1. Integrated development of intelligent pig farm environment control and automatic hoist system

This study aims to solve the problems of low energy efficiency and high labor burden faced by pig house environment control, integrates the sensing and control technologies of key factors such as temperature, humidity, ventilation, and light, and develops an automated environment control system. The system includes a regional automatic temperature control device, combined with humidity sensing and spraying system, air quality sensing and exhaust fan, which can be dynamically adjusted according to real-time environmental data to effectively improve comfort and energy efficiency. At the same time, an automatic hoist control system driven by sensor data is introduced and integrated into the central control platform to automatically adjust the opening and closing of the roller shutter according to the indoor and outdoor temperature, humidity and gas concentration, and strengthen the ventilation and shading management of the pig house. The system is also equipped with a light management module, which can adjust the lighting cycle and spectrum to further optimize the physiological performance and behavior of pigs. The platform can reduce human intervention, improve pig health and production efficiency, and achieve an efficient and intelligent breeding environment.

2. IoT-Based Monitoring and Early Warning System

An Internet of Things (IoT) framework was implemented to integrate environmental sensing and control devices within pig houses. A real-time remote monitoring platform was developed, enabling instant alerts and remote regulation in response to abnormal environmental conditions.

By collecting and analyzing data, the system allows for real-time environmental assessment and risk warnings, improving management efficiency and decision-making accuracy. In the future, this platform can be further enhanced with artificial intelligence for automated optimization and predictive maintenance.

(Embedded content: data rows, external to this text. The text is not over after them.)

==> src/rtl/mmd_pkg.sv <==
package mmd_pkg;

  typedef enum logic [2:0] {
    LVL_NEG_FULL = 3'd0,
    LVL_NEG_HALF = 3'd1,
    LVL_ZERO     = 3'd2,
    LVL_POS_HALF = 3'd3,
    LVL_POS_FULL = 3'd4
  } level_e;

  // strobes from control to datapath
  typedef struct packed {
    logic cntClr;
    logic cntInc;
  } ctrl_strobe_t;

  // status from datapath to control
  typedef struct packed {
    logic mismatch;
    logic invalid;
    logic atLimit;
  } dp_status_t;

endpackage

==> src/rtl/mmd_datapath.sv <==
module mmd_datapath
  import mmd_pkg::*;
#(
  parameter int DATA_W = 16,
  parameter int LIMIT  = 5000
) (
  input  logic                     clk,
  input  logic                     rstN,
  input  logic signed [DATA_W-1:0] dcLink,
  input  logic signed [DATA_W-1:0] vTerm,
  input  logic [7:0]               gateWord,
  input  ctrl_strobe_t             strobe,
  output dp_status_t               status,
  output logic [2:0]               quantLevel,
  output logic [2:0]               expLevel,
  output logic                     badPattern
);

  localparam int EXT_W = DATA_W + 3;
  localparam int CNT_W = $clog2(LIMIT + 1);
  localparam int N_THR = 4;

  logic signed [EXT_W-1:0] dcExt, dcX3, vX4;
  logic signed [EXT_W-1:0] thr [N_THR];
  logic [N_THR-1:0]        above;
  logic [2:0]              quantNext;
  level_e                  expNext;
  logic                    badNext;
  logic [CNT_W-1:0]        runCnt;

  // scale so that midpoints +-Vdc/4 and +-3Vdc/4 become integers
  always_comb begin
    dcExt  = {{3{dcLink[DATA_W-1]}}, dcLink};
    dcX3   = (dcExt <<< 1) + dcExt;
    vX4    = {vTerm[DATA_W-1], vTerm, 2'b00};
    thr[0] = -dcX3;
    thr[1] = -dcExt;
    thr[2] = dcExt;
    thr[3] = dcX3;
  end

  // thermometer of midpoint crossings; ties fall toward zero
  for (genvar i = 0; i < N_THR; i++) begin : g_thr
    if (i < N_THR / 2) begin : g_neg
      assign above[i] = (vX4 >= thr[i]);
    end else begin : g_pos
      assign above[i] = (vX4 > thr[i]);
    end
  end

  always_comb begin
    quantNext = 3'd0;
    for (int k = 0; k < N_THR; k++) quantNext = quantNext + 3'(above[k]);
  end

  always_comb begin
    badNext = 1'b0;
    case (gateWord)
      8'hC3:               expNext = LVL_POS_FULL;
      8'hC6, 8'h63:        expNext = LVL_POS_HALF;
      8'hCC, 8'h66, 8'h33: expNext = LVL_ZERO;
      8'h6C, 8'h36:        expNext = LVL_NEG_HALF;
      8'h3C:               expNext = LVL_NEG_FULL;
      default: begin
        expNext = LVL_ZERO;
        badNext = 1'b1;
      end
    endcase
  end

  always_ff @(posedge clk) begin
    if (!rstN) begin
      quantLevel <= 3'(LVL_ZERO);
      expLevel   <= 3'(LVL_ZERO);
      badPattern <= 1'b0;
    end else begin
      quantLevel <= quantNext;
      expLevel   <= 3'(expNext);
      badPattern <= badNext;
    end
  end

  always_ff @(posedge clk) begin
    if (!rstN)                                      runCnt <= '0;
    else if (strobe.cntClr)                         runCnt <= '0;
    else if (strobe.cntInc && runCnt != CNT_W'(LIMIT)) runCnt <= runCnt + 1'b1;
  end

  assign status.mismatch = (quantLevel != expLevel);
  assign status.invalid  = badPattern;
  assign status.atLimit  = (runCnt == CNT_W'(LIMIT));

  AST_RUN_BOUNDED: assert property (@(posedge clk) disable iff (!rstN)
    runCnt <= CNT_W'(LIMIT));
  AST_MATCH_RESTARTS: assert property (@(posedge clk) disable iff (!rstN)
    (!badPattern && quantLevel == expLevel) |=> runCnt == '0);
  AST_INVALID_HOLDS: assert property (@(posedge clk) disable iff (!rstN)
    badPattern |=> $stable(runCnt));
  AST_INVALID_EXP_ZERO: assert property (@(posedge clk) disable iff (!rstN)
    badPattern |-> expLevel == 3'(LVL_ZERO));
  AST_LEVEL_RANGE: assert property (@(posedge clk) disable iff (!rstN)
    quantLevel <= 3'd4 && expLevel <= 3'd4);

endmodule

==> src/rtl/mmd_control.sv <==
module mmd_control
  import mmd_pkg::*;
(
  input  logic         clk,
  input  logic         rstN,
  input  logic         clearFault,
  input  dp_status_t   status,
  output ctrl_strobe_t strobe,
  output logic         faultFlag
);

  always_comb begin
    strobe.cntClr = !status.invalid && !status.mismatch;
    strobe.cntInc = !status.invalid &&  status.mismatch;
  end

  always_ff @(posedge clk) begin
    if (!rstN)                              faultFlag <= 1'b0;
    else if (clearFault)                    faultFlag <= 1'b0;
    else if (strobe.cntInc && status.atLimit) faultFlag <= 1'b1;
  end

  AST_FAULT_STICKY: assert property (@(posedge clk) disable iff (!rstN)
    (faultFlag && !clearFault) |=> faultFlag);
  AST_CLEAR_WINS: assert property (@(posedge clk) disable iff (!rstN)
    clearFault |=> !faultFlag);
  AST_FAULT_NEEDS_RUN: assert property (@(posedge clk) disable iff (!rstN)
    (!faultFlag && !status.atLimit) |=> !faultFlag);

endmodule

The implementation of this subproject is expected to significantly promote automation and modernization for small- to medium-sized pig farms in Taiwan, reducing reliance on manual labor, and fostering industrial upgrading and sustainable operation.

Rapid Diagnostic Chip Technology for African Swine Fever Virus (ASFV)

Using an EGFET-based semiconductor biosensor, this project developed a highly sensitive nucleic acid detection platform characterized by rapid detection, portability, cost-effective, and high specificity. Building on prior success with PEDV validation in the first year, the technology was extended to ASFV detection in the second year. The ASFV probe was designed based on the WOAH qPCR standard targeting sequences, achieving a sensitivity of 10 copies/mL—surpassing conventional qPCR methods.

Animal trials demonstrated that the biosensor could detect ASFV positive signals as early as 3.3–4.4 days post-infection, compared to 8.5–9.6 days for qPCR, indicating strong potential for clinical application. The technology has been patented and successfully transferred, showing strong clinical potential.